### Aim of the exercise
Return the run of lines below that opens with the line containing "Worst Hold Margin: 0.329 ns" and closes with the line containing "fraction of standard", keeping each one exact.

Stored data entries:
╭──

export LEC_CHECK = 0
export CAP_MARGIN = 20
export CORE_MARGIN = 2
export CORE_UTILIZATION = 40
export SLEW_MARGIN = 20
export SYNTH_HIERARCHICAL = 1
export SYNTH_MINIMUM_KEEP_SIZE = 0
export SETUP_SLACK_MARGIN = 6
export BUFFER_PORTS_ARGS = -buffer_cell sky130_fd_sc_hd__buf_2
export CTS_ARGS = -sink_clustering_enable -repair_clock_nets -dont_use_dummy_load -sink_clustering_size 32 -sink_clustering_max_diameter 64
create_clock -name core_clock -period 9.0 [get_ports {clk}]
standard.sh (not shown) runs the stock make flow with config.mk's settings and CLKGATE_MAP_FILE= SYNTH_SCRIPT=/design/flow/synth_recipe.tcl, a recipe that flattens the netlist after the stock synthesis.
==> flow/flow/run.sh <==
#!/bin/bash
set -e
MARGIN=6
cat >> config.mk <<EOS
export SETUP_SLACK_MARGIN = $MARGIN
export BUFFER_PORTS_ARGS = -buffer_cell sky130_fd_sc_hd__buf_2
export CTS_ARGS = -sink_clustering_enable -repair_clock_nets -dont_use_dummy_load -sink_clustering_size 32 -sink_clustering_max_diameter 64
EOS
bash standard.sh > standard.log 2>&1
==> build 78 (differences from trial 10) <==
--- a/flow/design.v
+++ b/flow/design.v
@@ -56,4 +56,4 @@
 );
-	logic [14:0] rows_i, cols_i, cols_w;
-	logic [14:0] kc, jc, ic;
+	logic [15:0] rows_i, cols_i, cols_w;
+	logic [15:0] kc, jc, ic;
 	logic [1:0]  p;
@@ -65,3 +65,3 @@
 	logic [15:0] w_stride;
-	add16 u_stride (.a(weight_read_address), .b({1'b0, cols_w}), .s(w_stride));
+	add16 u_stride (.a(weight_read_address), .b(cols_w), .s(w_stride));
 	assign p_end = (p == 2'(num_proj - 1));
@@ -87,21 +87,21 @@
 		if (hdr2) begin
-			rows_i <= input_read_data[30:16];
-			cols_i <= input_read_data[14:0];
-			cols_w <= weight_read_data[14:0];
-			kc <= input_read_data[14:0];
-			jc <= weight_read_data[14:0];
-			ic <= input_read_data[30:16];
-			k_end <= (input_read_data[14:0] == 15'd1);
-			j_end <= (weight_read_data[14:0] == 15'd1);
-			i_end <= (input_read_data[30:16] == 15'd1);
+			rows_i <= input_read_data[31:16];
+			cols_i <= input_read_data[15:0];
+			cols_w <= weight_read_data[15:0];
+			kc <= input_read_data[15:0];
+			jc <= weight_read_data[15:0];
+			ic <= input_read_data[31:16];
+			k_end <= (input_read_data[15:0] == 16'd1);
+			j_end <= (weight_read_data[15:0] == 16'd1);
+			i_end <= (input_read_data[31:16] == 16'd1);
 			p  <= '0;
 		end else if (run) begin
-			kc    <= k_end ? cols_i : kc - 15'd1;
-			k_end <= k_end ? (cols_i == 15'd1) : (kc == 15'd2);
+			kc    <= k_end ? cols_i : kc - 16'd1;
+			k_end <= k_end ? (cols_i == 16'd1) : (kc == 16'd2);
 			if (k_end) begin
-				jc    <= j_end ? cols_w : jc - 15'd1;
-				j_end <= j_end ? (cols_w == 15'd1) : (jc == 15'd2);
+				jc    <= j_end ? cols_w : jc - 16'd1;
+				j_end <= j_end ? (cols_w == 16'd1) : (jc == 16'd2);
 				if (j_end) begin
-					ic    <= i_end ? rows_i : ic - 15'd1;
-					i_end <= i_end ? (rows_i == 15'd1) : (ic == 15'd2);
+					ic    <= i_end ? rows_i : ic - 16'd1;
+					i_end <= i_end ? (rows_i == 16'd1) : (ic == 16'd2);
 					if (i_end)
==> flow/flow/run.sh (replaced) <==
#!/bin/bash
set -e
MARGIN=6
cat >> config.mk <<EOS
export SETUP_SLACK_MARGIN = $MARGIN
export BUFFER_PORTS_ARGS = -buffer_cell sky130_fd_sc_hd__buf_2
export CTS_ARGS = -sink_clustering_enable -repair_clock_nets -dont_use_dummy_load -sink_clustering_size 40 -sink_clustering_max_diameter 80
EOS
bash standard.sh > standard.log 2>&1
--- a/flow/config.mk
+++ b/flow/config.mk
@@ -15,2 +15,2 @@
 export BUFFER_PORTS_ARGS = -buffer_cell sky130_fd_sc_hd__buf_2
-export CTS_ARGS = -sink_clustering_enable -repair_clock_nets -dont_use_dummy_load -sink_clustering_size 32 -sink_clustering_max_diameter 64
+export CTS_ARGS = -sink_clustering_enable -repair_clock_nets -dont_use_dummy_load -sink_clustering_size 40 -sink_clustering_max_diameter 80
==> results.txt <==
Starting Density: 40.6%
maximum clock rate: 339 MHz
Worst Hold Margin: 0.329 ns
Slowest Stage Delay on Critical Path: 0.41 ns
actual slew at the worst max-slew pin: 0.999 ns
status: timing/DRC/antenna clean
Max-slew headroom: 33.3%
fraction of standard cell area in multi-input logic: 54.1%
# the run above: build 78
Background: an optimization exercise with open tools, aiming at small area, a short achievable clock period and few clock cycles per item. Do not read the settings as production practice.
No functional check of the RTL was part of this run.
Power figures rest on the tool's default switching activity, not on a simulated workload.

File: flow/config.mk
export PLATFORM = sky130hd
export DESIGN_NAME = fc2_bias_adder
export DESIGN_NICKNAME = fc2_bias_adder
export VERILOG_FILES = /design/flow/design.v
export SDC_FILE = /design/flow/constraint.sdc
export NUM_CORES = 4
export LEC_CHECK = 0
export CAP_MARGIN = 20
export CORE_AREA = 5 5 595 595
export DIE_AREA = 0 0 600 600
export SLEW_MARGIN = 20
File: flow/constraint.sdc
create_clock -name core_clock -period 5.0 [get_ports {clk}]
set_input_delay 1.0000 -clock core_clock [delete_from_list [all_inputs] [get_ports {clk}]]
set_output_delay 1.0000 -clock core_clock [all_outputs]
set_load 0.01 [all_outputs]
File: flow/design.v
package fc2_bias_adder_pkg;
    localparam int FC2_N_LANE  = 16;
    localparam int FC2_N_BATCH = 2;
    localparam int FC2_W_BIAS  = 34;
    localparam int FC2_W_ACC   = 34;
    localparam int FC2_W_OUT   = 32;
    localparam int FC2_W_ADDR  = 1;
    typedef logic [1:0] state_t;
    localparam state_t S_FETCH = 2'd0;
    localparam state_t S_LATCH = 2'd1;
    localparam state_t S_WAIT  = 2'd2;
    localparam state_t S_OUT   = 2'd3;
endpackage
module fc2_bias_sat_add
#(
    parameter int W_A = fc2_bias_adder_pkg::FC2_W_ACC,
    parameter int W_B = fc2_bias_adder_pkg::FC2_W_BIAS,
    parameter int W_O = fc2_bias_adder_pkg::FC2_W_OUT
) (
    input  logic [W_A-1:0] acc,
    input  logic [W_B-1:0] bias,
    output logic [W_O-1:0] sum_sat
);
    localparam int W_S = ((W_A > W_B) ? W_A : W_B) + 1;
    logic signed [W_S-1:0] acc_x;
    logic signed [W_S-1:0] bias_x;
    logic signed [W_S-1:0] sum;
    logic signed [W_S-1:0] max_v;
    logic signed [W_S-1:0] min_v;
    assign acc_x  = W_S'($signed(acc));
    assign bias_x = W_S'($signed(bias));
    assign sum    = acc_x + bias_x;
    assign max_v  = W_S'({1'b0, {(W_O-1){1'b1}}});
    assign min_v  = ~max_v;
    always_comb begin
        sum_sat = sum[W_O-1:0];
        if (sum > max_v) begin
            sum_sat = max_v[W_O-1:0];
        end else if (sum < min_v) begin
            sum_sat = min_v[W_O-1:0];
        end
    end
endmodule
module fc2_bias_adder
#(
    parameter int N_LANE  = fc2_bias_adder_pkg::FC2_N_LANE,
    parameter int N_BATCH = fc2_bias_adder_pkg::FC2_N_BATCH,
    parameter int W_BIAS  = fc2_bias_adder_pkg::FC2_W_BIAS,
    parameter int W_ACC   = fc2_bias_adder_pkg::FC2_W_ACC,
    parameter int W_OUT   = fc2_bias_adder_pkg::FC2_W_OUT,
    parameter int W_ADDR  = fc2_bias_adder_pkg::FC2_W_ADDR
) (
    input  logic                      clk,
    input  logic                      rstn,
    input  logic                      flush,
    output logic [W_ADDR-1:0]         rom_aa,
    output logic                      rom_cena,
    input  logic [N_LANE*W_BIAS-1:0]  rom_qa,
    input  logic                      acc_valid,
    output logic                      acc_ready,
    input  logic [N_LANE*W_ACC-1:0]   acc_data,
    output logic                      out_valid,
    input  logic                      out_ready,
    output logic [N_LANE*W_OUT-1:0]   out_data,
    output logic                      out_last
);
    fc2_bias_adder_pkg::state_t                     state;
    logic [W_ADDR-1:0]          batch_cnt;
    logic [N_LANE*W_BIAS-1:0]   bias_reg;
    logic [N_LANE*W_OUT-1:0]    sat_sum;
    logic                       is_last;
    assign is_last   = (batch_cnt == W_ADDR'(N_BATCH - 1));
    assign rom_aa    = batch_cnt;
    assign rom_cena  = (state != fc2_bias_adder_pkg::S_FETCH);
    assign acc_ready = (state == fc2_bias_adder_pkg::S_WAIT);
    for (genvar i = 0; i < N_LANE; i++) begin : g_lane
        fc2_bias_sat_add #(
            .W_A (W_ACC),
            .W_B (W_BIAS),
            .W_O (W_OUT)
        ) u_sat_add (
            .acc     (acc_data[(N_LANE-1-i)*W_ACC +: W_ACC]),
            .bias    (bias_reg[(N_LANE-1-i)*W_BIAS +: W_BIAS]),
            .sum_sat (sat_sum[(N_LANE-1-i)*W_OUT +: W_OUT])
        );
    end
    always_ff @(posedge clk or negedge rstn) begin
        if (!rstn) begin
            state     <= fc2_bias_adder_pkg::S_FETCH;
            batch_cnt <= '0;
        end else if (flush) begin
            state     <= fc2_bias_adder_pkg::S_FETCH;
            batch_cnt <= '0;
        end else begin
            case (state)
                fc2_bias_adder_pkg::S_FETCH: state <= fc2_bias_adder_pkg::S_LATCH;
                fc2_bias_adder_pkg::S_LATCH: state <= fc2_bias_adder_pkg::S_WAIT;
                fc2_bias_adder_pkg::S_WAIT:  if (acc_valid) state <= fc2_bias_adder_pkg::S_OUT;
                fc2_bias_adder_pkg::S_OUT: begin
                    if (out_ready) begin
                        state     <= fc2_bias_adder_pkg::S_FETCH;
                        batch_cnt <= is_last ? '0 : batch_cnt + 1'b1;
                    end
                end
                default: state <= fc2_bias_adder_pkg::S_FETCH;
            endcase
        end
    end
    always_ff @(posedge clk or negedge rstn) begin
        if (!rstn) begin
            bias_reg <= '0;
        end else if (state == fc2_bias_adder_pkg::S_LATCH) begin
            bias_reg <= rom_qa;
        end
    end
    always_ff @(posedge clk or negedge rstn) begin
        if (!rstn) begin
            out_valid <= 1'b0;
            out_data  <= '0;
            out_last  <= 1'b0;
        end else if (flush) begin
            out_valid <= 1'b0;
            out_last  <= 1'b0;
        end else if ((state == fc2_bias_adder_pkg::S_WAIT) && acc_valid) begin
            out_valid <= 1'b1;
            out_data  <= sat_sum;
            out_last  <= is_last;
        end else if ((state == fc2_bias_adder_pkg::S_OUT) && out_ready) begin
            out_valid <= 1'b0;
        end
    end
endmodule
Source: an optimization exercise on an open RTL-to-GDS flow (aim: small area). Production flows keep margins and buffers that such runs may drop. Only simulation tests tie the RTL to the original design; equivalence was not proved. Power is estimated from default activity; no workload was simulated.

--- design/flow/run.sh ---
#!/bin/bash
# synth_recipe.tcl (not shown) runs the flow's synth.tcl, then flattens the netlist and writes it again
# the make line also repeats each setting of config.mk as NAME=value (left out here)
make -C /OpenROAD-flow-scripts/flow DESIGN_CONFIG=/design/flow/config.mk WORK_HOME=/design/flow/orfs CLKGATE_MAP_FILE= SYNTH_SCRIPT=/design/flow/synth_recipe.tcl finish
--- design/flow/config.mk ---
export PLATFORM = sky130hd
export DESIGN_NAME = isotp_receive_reassembler
export DESIGN_NICKNAME = isotp_receive_reassembler
export VERILOG_FILES = /design/flow/design.v
export SDC_FILE = /design/flow/constraint.sdc
export NUM_CORES = 4
export LEC_CHECK = 0
export CAP_MARGIN = 20
export CORE_MARGIN = 2
export CORE_UTILIZATION = 40
export SLEW_MARGIN = 20
--- design/flow/constraint.sdc ---
create_clock -name core_clock -period 7.0 [get_ports {clk}]
set_input_delay 1.4000 -clock core_clock [delete_from_list [all_inputs] [get_ports {clk}]]
set_output_delay 1.4000 -clock core_clock [all_outputs]
set_load 0.01 [all_outputs]
--- design/flow/design.v ---
package isotp_rx_pkg;
	localparam logic [1:0] OP_ARM   = 2'd0;
	localparam logic [1:0] OP_FRAME = 2'd1;
	localparam logic [1:0] OP_ABORT = 2'd2;
	localparam logic [1:0] KIND_BYTE  = 2'd0;
	localparam logic [1:0] KIND_FLOW  = 2'd1;
	localparam logic [1:0] KIND_ERROR = 2'd2;
	localparam logic [2:0] ERR_SINGLE = 3'd0;
	localparam logic [2:0] ERR_FIRST  = 3'd1;
	localparam logic [2:0] ERR_SEQ    = 3'd2;
	localparam logic [2:0] ERR_SHORT  = 3'd3;
	localparam logic [2:0] ERR_TYPE   = 3'd4;
endpackage
import isotp_rx_pkg::*;
module isotp_receive_reassembler #(
	parameter int MAX_MESSAGE_BYTES = 64
) (
	input  logic       clk,
	input  logic       arst_n,
	input  logic       in_valid,
	output logic       in_ready,
	input  logic [1:0] op,
	input  logic [3:0] dlc,
	input  logic [7:0] byte_0,
	input  logic [7:0] byte_1,
	input  logic [7:0] byte_2,
	input  logic [7:0] byte_3,
	input  logic [7:0] byte_4,
	input  logic [7:0] byte_5,
	input  logic [7:0] byte_6,
	input  logic [7:0] byte_7,
	output logic       out_valid,
	input  logic       out_ready,
	output logic [1:0] kind,
	output logic [7:0] data_byte,
	output logic [5:0] byte_index,
	output logic [6:0] msg_length,
	output logic [2:0] error_code,
	output logic       last
);
	logic       armed_q;
	logic       multi_q;
	logic       strm_q;
	logic [5:0] w_q;
	logic       ov_q;
	logic [6:0] total_q;
	logic [5:0] rem_q;
	logic [3:0] seq_q;
	logic [1:0] kind_q;
	logic [2:0] code_q;
	logic [7:0] data_q;
	logic [5:0] idx_q;
	logic [7:0] ring [64];
	logic [7:0][7:0] b;
	logic       out_free;
	logic       aligned;
	logic       accept;
	logic [3:0] pci;
	logic [3:0] nib;
	logic [3:0] n;
	logic [11:0] ftot;
	logic [2:0] copy;
	logic       cf_final;
	logic       last_shown;
	logic       emit;
	assign b        = {byte_7, byte_6, byte_5, byte_4, byte_3, byte_2, byte_1, byte_0};
	assign out_free = !ov_q || out_ready;
	assign aligned  = (w_q == 6'd5);
	assign in_ready = !strm_q && aligned && out_free;
	assign accept   = in_valid && in_ready;
	assign pci      = byte_0[7:4];
	assign nib      = byte_0[3:0];
	assign n        = dlc[3] ? 4'd8 : dlc;
	assign ftot     = {nib, byte_1};
	assign copy     = (rem_q[5:3] != 3'd0) ? 3'd7 : rem_q[2:0];
	assign cf_final = (rem_q[5:3] == 3'd0);
	assign last_shown = ((idx_q + 6'd1) == total_q[5:0]);
	assign emit     = strm_q && aligned && out_free && !(ov_q && last_shown);
	logic       wr;         
	logic [2:0] wcnt;       
	logic       start;      
	logic       err;
	logic [2:0] ecode;
	logic       flow;
	always_comb begin
		wr    = 1'b0;
		wcnt  = 3'd7;
		start = 1'b0;
		err   = 1'b0;
		ecode = ERR_TYPE;
		flow  = 1'b0;
		if (op == OP_FRAME && armed_q && dlc != 4'd0) begin
			case (pci)
				4'h0: begin
					if (nib == 4'd0 || nib > 4'd7 || nib >= n) begin
						err   = 1'b1;
						ecode = ERR_SINGLE;
					end else begin
						wr    = 1'b1;
						start = 1'b1;
					end
				end
				4'h1: begin
					if (!dlc[3]) begin
						err = 1'b1;
					end else if (ftot <= 12'd7 || ftot > 12'd64) begin
						err   = 1'b1;
						ecode = ERR_FIRST;
					end else begin
						wr   = 1'b1;
						flow = 1'b1;
					end
				end
				4'h2: begin
					if (!multi_q) begin
						err = 1'b1;
					end else if (nib != seq_q) begin
						err   = 1'b1;
						ecode = ERR_SEQ;
					end else if ({1'b0, copy} >= n) begin
						err   = 1'b1;
						ecode = ERR_SHORT;
					end else begin
						wr    = 1'b1;
						wcnt  = copy;
						start = cf_final;
					end
				end
				default: begin
					err = 1'b1;
				end
			endcase
		end
	end
	always_ff @(posedge clk or negedge arst_n) begin
		if (!arst_n) begin
			armed_q <= 1'b0;
			multi_q <= 1'b0;
			strm_q  <= 1'b0;
			w_q     <= '0;
			ov_q    <= 1'b0;
		end else begin
			if (emit || err && accept) begin
				ov_q <= 1'b1;
			end else if (flow && accept) begin
				ov_q <= 1'b1;
			end else if (out_ready) begin
				ov_q <= 1'b0;
			end
			if (strm_q && ov_q && last_shown && out_ready) begin
				strm_q <= 1'b0;
			end
			if (accept) begin
				case (op)
					OP_ARM: begin
						armed_q <= 1'b1;
						multi_q <= 1'b0;
					end
					OP_ABORT: begin
						armed_q <= 1'b0;
						multi_q <= 1'b0;
					end
					default: begin
					end
				endcase
				if (flow) begin
					multi_q <= 1'b1;
				end
				if (err && ecode == ERR_SEQ) begin
					multi_q <= 1'b0;
				end
				if (start) begin
					armed_q <= 1'b0;
					multi_q <= 1'b0;
					strm_q  <= 1'b1;
				end
			end
			if (accept && wr) begin
				if (start) begin
					w_q <= (pci == 4'h0) ? 6'd6 : (6'd6 + total_q[5:0] - rem_q);
				end else begin
					w_q <= 6'd63;
				end
			end else if (!emit) begin
				w_q <= w_q + 6'd1;
			end
		end
	end
	always_ff @(posedge clk) begin
		if (accept && wr) begin
			if (pci == 4'h0) begin
				total_q <= {3'b0, nib};
			end else if (flow) begin
				total_q <= ftot[6:0];
				rem_q   <= ftot[5:0] - 6'd6;
				seq_q   <= 4'd1;
			end else begin
				rem_q   <= rem_q - 6'd7;
				seq_q   <= seq_q + 4'd1;
			end
		end
	end
	always_ff @(posedge clk) begin
		if (emit) begin
			kind_q <= KIND_BYTE;
			code_q <= 3'd0;
			data_q <= ring[5];
			idx_q  <= idx_q + 6'd1;
		end else if (accept && (err || flow)) begin
			kind_q <= err ? KIND_ERROR : KIND_FLOW;
			code_q <= err ? ecode : 3'd0;
			data_q <= 8'd0;
			idx_q  <= 6'd0;
		end else if (accept && start) begin
			idx_q  <= 6'd63;
		end
	end
	always_ff @(posedge clk) begin
		for (int k = 0; k < 64; k++) begin
			if (k < 7 && accept && wr && k + wcnt >= 7) begin
				ring[k] <= b[(7 - k) % 8];
			end else begin
				ring[k] <= ring[(k + 63) % 64];
			end
		end
	end
	assign out_valid  = ov_q;
	assign kind       = kind_q;
	assign data_byte  = data_q;
	assign byte_index = idx_q;
	assign msg_length = (kind_q == KIND_BYTE) ? total_q : 7'd0;
	assign error_code = code_q;
	assign last       = (kind_q != KIND_BYTE) || last_shown;
endmodule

╰──

### Result of the exercise
Worst Hold Margin: 0.329 ns
Slowest Stage Delay on Critical Path: 0.41 ns
actual slew at the worst max-slew pin: 0.999 ns
status: timing/DRC/antenna clean
Max-slew headroom: 33.3%
fraction of standard cell area in multi-input logic: 54.1%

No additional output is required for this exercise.